### [EXERCISE]
Look below for the line that has "bash standard.sh > layout.log 2>&1". Set down the lines from there through the line that has "head, cells, tail = parse(inp)", exactly as written.

##### SOURCE DATA

This is an optimization exercise on Yosys and OpenROAD, whose aim is small area and a short achievable clock period, not a production implementation. No run shown here included a check of the RTL's function; only the layout flow was run.

==> flow/design.v (outline; a module is shown in full before it is edited, if it fits) <==
// module mul_pipe: 99 lines
// module unpack: 11 lines
// module expcmp: 12 lines
// module pairsum: 10 lines
// module normpack: 27 lines
// module mul_lo: 580 lines
// module mul_hi: 1076 lines
module mul_pipe(clk, reset, X1, X2, X3, X4, Y1, Y2, Y3, Y4, ans);
  // ...
==> flow/flow/run.sh <==
#!/bin/bash
# Standard ORFS layout with one extra step between synthesis and floorplan:
# flow/polopt.py removes the inverters that Yosys' full-adder extraction leaves
# between adder cells (full adders are self-dual), without changing the logic
# function or any register. Everything else is the standard flow.
set -euo pipefail
R=orfs/results/${FLOW_PLATFORM}/mul_pipe/base
bash standard.sh synth > synth.log 2>&1
cp $R/1_2_yosys.v yosys_netlist.v
python3 flow/polopt.py yosys_netlist.v polopt_netlist.v > polopt.log 2>&1
cp polopt_netlist.v $R/1_2_yosys.v
touch $R/1_2_yosys.v
rm -f $R/1_synth.odb
bash standard.sh > layout.log 2>&1
==> flow/flow/polopt.py <==
#!/usr/bin/env python3
"""Inverter clean-up for a Yosys gate netlist (sky130hd).

Full adders are self-dual: FA(~a,~b,~c) = (~sum, ~cout). Yosys' full-adder
extraction leaves many inverters between adder cells. This pass chooses, for
every fa cell, whether it computes in true or complemented polarity, so that
as few inverted nets as possible are needed, then rewires every pin that was
fed from an inverter chain and rebuilds one inverter per net whose
complement is still needed. The logic function of the netlist is unchanged.

usage: polopt.py IN.v OUT.v
"""
import re
import sys
from collections import defaultdict

INV_RE = re.compile(r'^sky130_fd_sc_hd__(inv|clkinv)_\d+$')
A_INV = 3.7536
AREA = {'and2_1': 6.256, 'nand2_1': 3.7536, 'and3_1': 6.256, 'nand3_1': 5.0048,
        'or2_1': 6.256, 'nor2_1': 3.7536, 'xor2_1': 8.7584, 'xnor2_1': 8.7584}
SWAP = {'and2_1': ('nand2_1', 'X', 'Y'), 'nand2_1': ('and2_1', 'Y', 'X'),
        'and3_1': ('nand3_1', 'X', 'Y'), 'nand3_1': ('and3_1', 'Y', 'X'),
        'or2_1': ('nor2_1', 'X', 'Y'), 'nor2_1': ('or2_1', 'Y', 'X'),
        'xor2_1': ('xnor2_1', 'X', 'Y'), 'xnor2_1': ('xor2_1', 'Y', 'X')}
OUT_PINS = {'X', 'Y', 'Q', 'Q_N', 'SUM', 'COUT', 'HI', 'LO'}
CELL_RE = re.compile(r'^  (sky130_fd_sc_hd__\w+) (\\\S+ |\S+) \($')
PIN_RE = re.compile(r'^    \.(\w+)\((.*)\),?$')


def parse(path):
    lines = open(path).read().split('\n')
    head, cells, tail = [], [], []
    i = 0
    while i < len(lines) and not CELL_RE.match(lines[i]):
        head.append(lines[i])
        i += 1
    while i < len(lines):
        m = CELL_RE.match(lines[i])
        if not m:
            break
        typ, name = m.group(1), m.group(2)
        pins = []
        i += 1
        while lines[i] != '  );':
            pm = PIN_RE.match(lines[i])
            assert pm, lines[i]
            pins.append([pm.group(1), pm.group(2)])
            i += 1
        i += 1
        cells.append({'type': typ, 'name': name, 'pins': pins})
    tail = lines[i:]
    # anything else (assign statements) must not appear between cells
    assert all(not l.strip().startswith('sky130') for l in tail)
    return head, cells, tail


def main(inp, outp):
    head, cells, tail = parse(inp)
    for l in tail:
        assert 'assign' not in l, l
    driver = {}          # net -> (cell index, pin)
    for ci, c in enumerate(cells):
        for p, n in c['pins']:
            if p in OUT_PINS:
                driver[n] = (ci, p)
    is_inv = [bool(INV_RE.match(c['type'])) for c in cells]
    is_fa = [c['type'].startswith('sky130_fd_sc_hd__fa_') for c in cells]

    def base_of(net):
        par = 0
        seen = 0
        while net in driver and is_inv[driver[net][0]]:
            c = cells[driver[net][0]]
            net = dict(c['pins'])['A']
            par ^= 1
            seen += 1
            assert seen < 100
        return net, par

    # consumers: every input pin of every non-inverter cell, plus output ports
    # (ports are handled by keeping nets: a port net driven by an inverter keeps it)
    port_nets = set()
    for l in head:
        m = re.match(r'^  output (?:\[(\d+):(\d+)\] )?(\S+);$', l)
        if m:
            if m.group(1):
                for k in range(int(m.group(2)), int(m.group(1)) + 1):
                    port_nets.add(f"{m.group(3)}[{k}]")
            else:
                port_nets.add(m.group(3))

    cons = []            # (cell index, pin index, base net, parity)
    for ci, c in enumerate(cells):
        if is_inv[ci]:
            continue
        for pi, (p, n) in enumerate(c['pins']):
            if p in OUT_PINS or p == 'CLK':
                continue
            b, par = base_of(n)
            cons.append((ci, pi, b, par))

    # inverters that drive ports must stay as they are (port name is the net)
    keep_inv = set()
    for n in port_nets:
        if n in driver and is_inv[driver[n][0]]:
            # keep whole chain
            net = n
            while net in driver and is_inv[driver[net][0]]:
                keep_inv.add(driver[net][0])
                net = dict(cells[driver[net][0]]['pins'])['A']

    keep_bases = set()
    for ci in keep_inv:
        keep_bases.add(dict(cells[ci]['pins'])['A'])
    flip = [0] * len(cells)
    # per base net: list of (consumer cell, parity)
    by_base = defaultdict(list)
    for (ci, pi, b, par) in cons:
        by_base[b].append((ci, par))

    def drv_flip(b):
        d = driver.get(b)
        return flip[d[0]] if d and is_fa[d[0]] else 0

    def swappable(b):
        d = driver.get(b)
        return d is not None and cells[d[0]]['type'][17:] in SWAP and b not in port_nets \
            and b not in keep_bases

    def wants(b):
        f = drv_flip(b)
        return set(par ^ (flip[ci] if is_fa[ci] else 0) ^ f for (ci, par) in by_base[b])

    def need_inv(b):
        w = wants(b)
        if 1 not in w:
            return 0.0
        if swappable(b) and 0 not in w:
            t = cells[driver[b][0]]['type'][17:]
            return min(A_INV, AREA[SWAP[t][0]] - AREA[t])
        return A_INV

    def need_true(b):
        f = drv_flip(b)
        for (ci, par) in by_base[b]:
            want = par ^ (flip[ci] if is_fa[ci] else 0) ^ f
            if not want:
                return 1
        return 0

    # nets touching each fa
    fa_nets = {}
    for ci, c in enumerate(cells):
        if is_fa[ci]:
            s = set()
            for p, n in c['pins']:
                if p in OUT_PINS:
                    s.add(n)
                else:
                    s.add(base_of(n)[0])
            fa_nets[ci] = s

    def local_cost(ci):
        return sum(need_inv(b) for b in fa_nets[ci])

    before = sum(need_inv(b) for b in by_base)
    # exact parity propagation over fa->fa edges (BFS), then greedy clean-up
    adj = defaultdict(list)
    for (ci, pi, b, par) in cons:
        if is_fa[ci]:
            d = driver.get(b)
            if d and is_fa[d[0]]:
                adj[ci].append((d[0], par))
                adj[d[0]].append((ci, par))
    seen = set()
    for root in fa_nets:
        if root in seen:
            continue
        comp = [root]
        seen.add(root)
        flip[root] = 0
        q = [root]
        while q:
            u = q.pop()
            for v, e in adj[u]:
                if v not in seen:
                    seen.add(v)
                    flip[v] = flip[u] ^ e
                    comp.append(v)
                    q.append(v)
        # choose the better global polarity of the component
        nets = set()
        for u in comp:
            nets |= fa_nets[u]
        c0 = sum(need_inv(b) for b in nets)
        for u in comp:
            flip[u] ^= 1
        c1 = sum(need_inv(b) for b in nets)
        if c0 <= c1:
            for u in comp:
                flip[u] ^= 1
    improved = True
    rounds = 0
    while improved and rounds < 50:
        improved = False
        rounds += 1
        for ci in fa_nets:
            c0 = local_cost(ci)
            flip[ci] ^= 1
            c1 = local_cost(ci)
            if c1 < c0 - 1e-9:
                improved = True
            else:
                flip[ci] ^= 1
    after = sum(need_inv(b) for b in by_base)
    nflip = sum(flip)

    # rewire
    inv_net = {}
    new_cells = []
    k = 0

    def inv_of(b):
        nonlocal k
        if b not in inv_net:
            k += 1
            nn = f"\\polinv_{k} "
            inv_net[b] = nn
            new_cells.append({'type': 'sky130_fd_sc_hd__inv_1', 'name': f"\\polinv_c{k} ",
                              'pins': [['A', b], ['Y', nn]]})
        return inv_net[b]

    swapped = set()
    for b in list(by_base):
        if swappable(b) and wants(b) == {1} and need_inv(b) < A_INV:
            ci = driver[b][0]
            t = cells[ci]['type'][17:]
            nt, op, np_ = SWAP[t]
            cells[ci]['type'] = 'sky130_fd_sc_hd__' + nt
            for pp in cells[ci]['pins']:
                if pp[0] == op:
                    pp[0] = np_
            swapped.add(b)
    for (ci, pi, b, par) in cons:
        want = par ^ (flip[ci] if is_fa[ci] else 0) ^ drv_flip(b)
        if b in swapped:
            want ^= 1
        cells[ci]['pins'][pi][1] = inv_of(b) if want else b
    # a flipped fa computes complemented outputs: nets keep their names and now
    # carry the complement, which the rewiring above already accounts for.
    # Port nets driven by flipped fa outputs need the true value back.
    for ci in fa_nets:
        if flip[ci]:
            for p, n in cells[ci]['pins']:
                if p in OUT_PINS and n in port_nets:
                    raise SystemExit(f"flipped fa drives port {n}")
    # drop inverters no longer used (all except kept chains)
    out_cells = [c for ci, c in enumerate(cells) if not is_inv[ci] or ci in keep_inv]
    # inverters kept for ports read their chain input: if that base is a flipped fa
    # output, make it read the true value
    for ci in keep_inv:
        c = cells[ci]
        a = dict(c['pins'])['A']
        if not (a in driver and is_inv[driver[a][0]]):
            if drv_flip(a):
                raise SystemExit("port inverter fed by flipped fa")
    out_cells += new_cells
    declared = set()
    decl = []
    for nn in inv_net.values():
        decl.append(f"  wire {nn};")
    # strip the old endmodule region: head holds declarations, tail holds endmodule
    with open(outp, 'w') as f:
        f.write('\n'.join(head) + '\n')
        f.write('\n'.join(decl) + '\n')
        for c in out_cells:
            f.write(f"  {c['type']} {c['name']} (\n")
            f.write(',\n'.join(f"    .{p}({n})" for p, n in c['pins']) + '\n')
            f.write("  );\n")
        f.write('\n'.join(tail) + '\n')
    ninv_before = sum(is_inv)
    ninv_after = len(new_cells) + len(keep_inv)
    sys.stderr.write(f"polopt: fa {len(fa_nets)}, flipped {nflip}, polarity cost {before:.0f} -> {after:.0f} um2, "
                     f"inverter cells {ninv_before} -> {ninv_after}, swapped gates {len(swapped)}\n")


if __name__ == '__main__':
    main(sys.argv[1], sys.argv[2])
==> flow/standard.sh <==
#!/bin/bash
# synth_recipe.tcl (not shown) runs the flow's synth.tcl, then flattens the netlist and writes it again
# the make line also repeats each setting of config.mk as NAME=value (left out here)
make -C /OpenROAD-flow-scripts/flow DESIGN_CONFIG=/design/flow/config.mk WORK_HOME=/design/flow/orfs CLKGATE_MAP_FILE= SYNTH_SCRIPT=/design/flow/synth_recipe.tcl "${@:-finish}"
==> flow/config.mk <==
export PLATFORM = sky130hd
export DESIGN_NAME = mul_pipe
export DESIGN_NICKNAME = mul_pipe
export VERILOG_FILES = /design/flow/design.v
export SDC_FILE = /design/flow/constraint.sdc
export NUM_CORES = 4
export LEC_CHECK = 0
export CAP_MARGIN = 20
export CORE_MARGIN = 2
export CORE_UTILIZATION = 55
export PLACE_DENSITY = 0.7
export SETUP_SLACK_MARGIN = 3.5
export SLEW_MARGIN = 20
==> flow/constraint.sdc <==
create_clock -name core_clock -period 11.0 [get_ports {clk}]
set_input_delay 2.2000 -clock core_clock [delete_from_list [all_inputs] [get_ports {clk}]]
set_output_delay 2.2000 -clock core_clock [all_outputs]
set_load 0.01 [all_outputs]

##########

### [EXERCISE RESPONSE]
bash standard.sh > layout.log 2>&1
==> flow/flow/polopt.py <==
#!/usr/bin/env python3
"""Inverter clean-up for a Yosys gate netlist (sky130hd).

Full adders are self-dual: FA(~a,~b,~c) = (~sum, ~cout). Yosys' full-adder
extraction leaves many inverters between adder cells. This pass chooses, for
every fa cell, whether it computes in true or complemented polarity, so that
as few inverted nets as possible are needed, then rewires every pin that was
fed from an inverter chain and rebuilds one inverter per net whose
complement is still needed. The logic function of the netlist is unchanged.

usage: polopt.py IN.v OUT.v
"""
import re
import sys
from collections import defaultdict

INV_RE = re.compile(r'^sky130_fd_sc_hd__(inv|clkinv)_\d+$')
A_INV = 3.7536
AREA = {'and2_1': 6.256, 'nand2_1': 3.7536, 'and3_1': 6.256, 'nand3_1': 5.0048,
        'or2_1': 6.256, 'nor2_1': 3.7536, 'xor2_1': 8.7584, 'xnor2_1': 8.7584}
SWAP = {'and2_1': ('nand2_1', 'X', 'Y'), 'nand2_1': ('and2_1', 'Y', 'X'),
        'and3_1': ('nand3_1', 'X', 'Y'), 'nand3_1': ('and3_1', 'Y', 'X'),
        'or2_1': ('nor2_1', 'X', 'Y'), 'nor2_1': ('or2_1', 'Y', 'X'),
        'xor2_1': ('xnor2_1', 'X', 'Y'), 'xnor2_1': ('xor2_1', 'Y', 'X')}
OUT_PINS = {'X', 'Y', 'Q', 'Q_N', 'SUM', 'COUT', 'HI', 'LO'}
CELL_RE = re.compile(r'^  (sky130_fd_sc_hd__\w+) (\\\S+ |\S+) \($')
PIN_RE = re.compile(r'^    \.(\w+)\((.*)\),?$')


def parse(path):
    lines = open(path).read().split('\n')
    head, cells, tail = [], [], []
    i = 0
    while i < len(lines) and not CELL_RE.match(lines[i]):
        head.append(lines[i])
        i += 1
    while i < len(lines):
        m = CELL_RE.match(lines[i])
        if not m:
            break
        typ, name = m.group(1), m.group(2)
        pins = []
        i += 1
        while lines[i] != '  );':
            pm = PIN_RE.match(lines[i])
            assert pm, lines[i]
            pins.append([pm.group(1), pm.group(2)])
            i += 1
        i += 1
        cells.append({'type': typ, 'name': name, 'pins': pins})
    tail = lines[i:]
    # anything else (assign statements) must not appear between cells
    assert all(not l.strip().startswith('sky130') for l in tail)
    return head, cells, tail


def main(inp, outp):
    head, cells, tail = parse(inp)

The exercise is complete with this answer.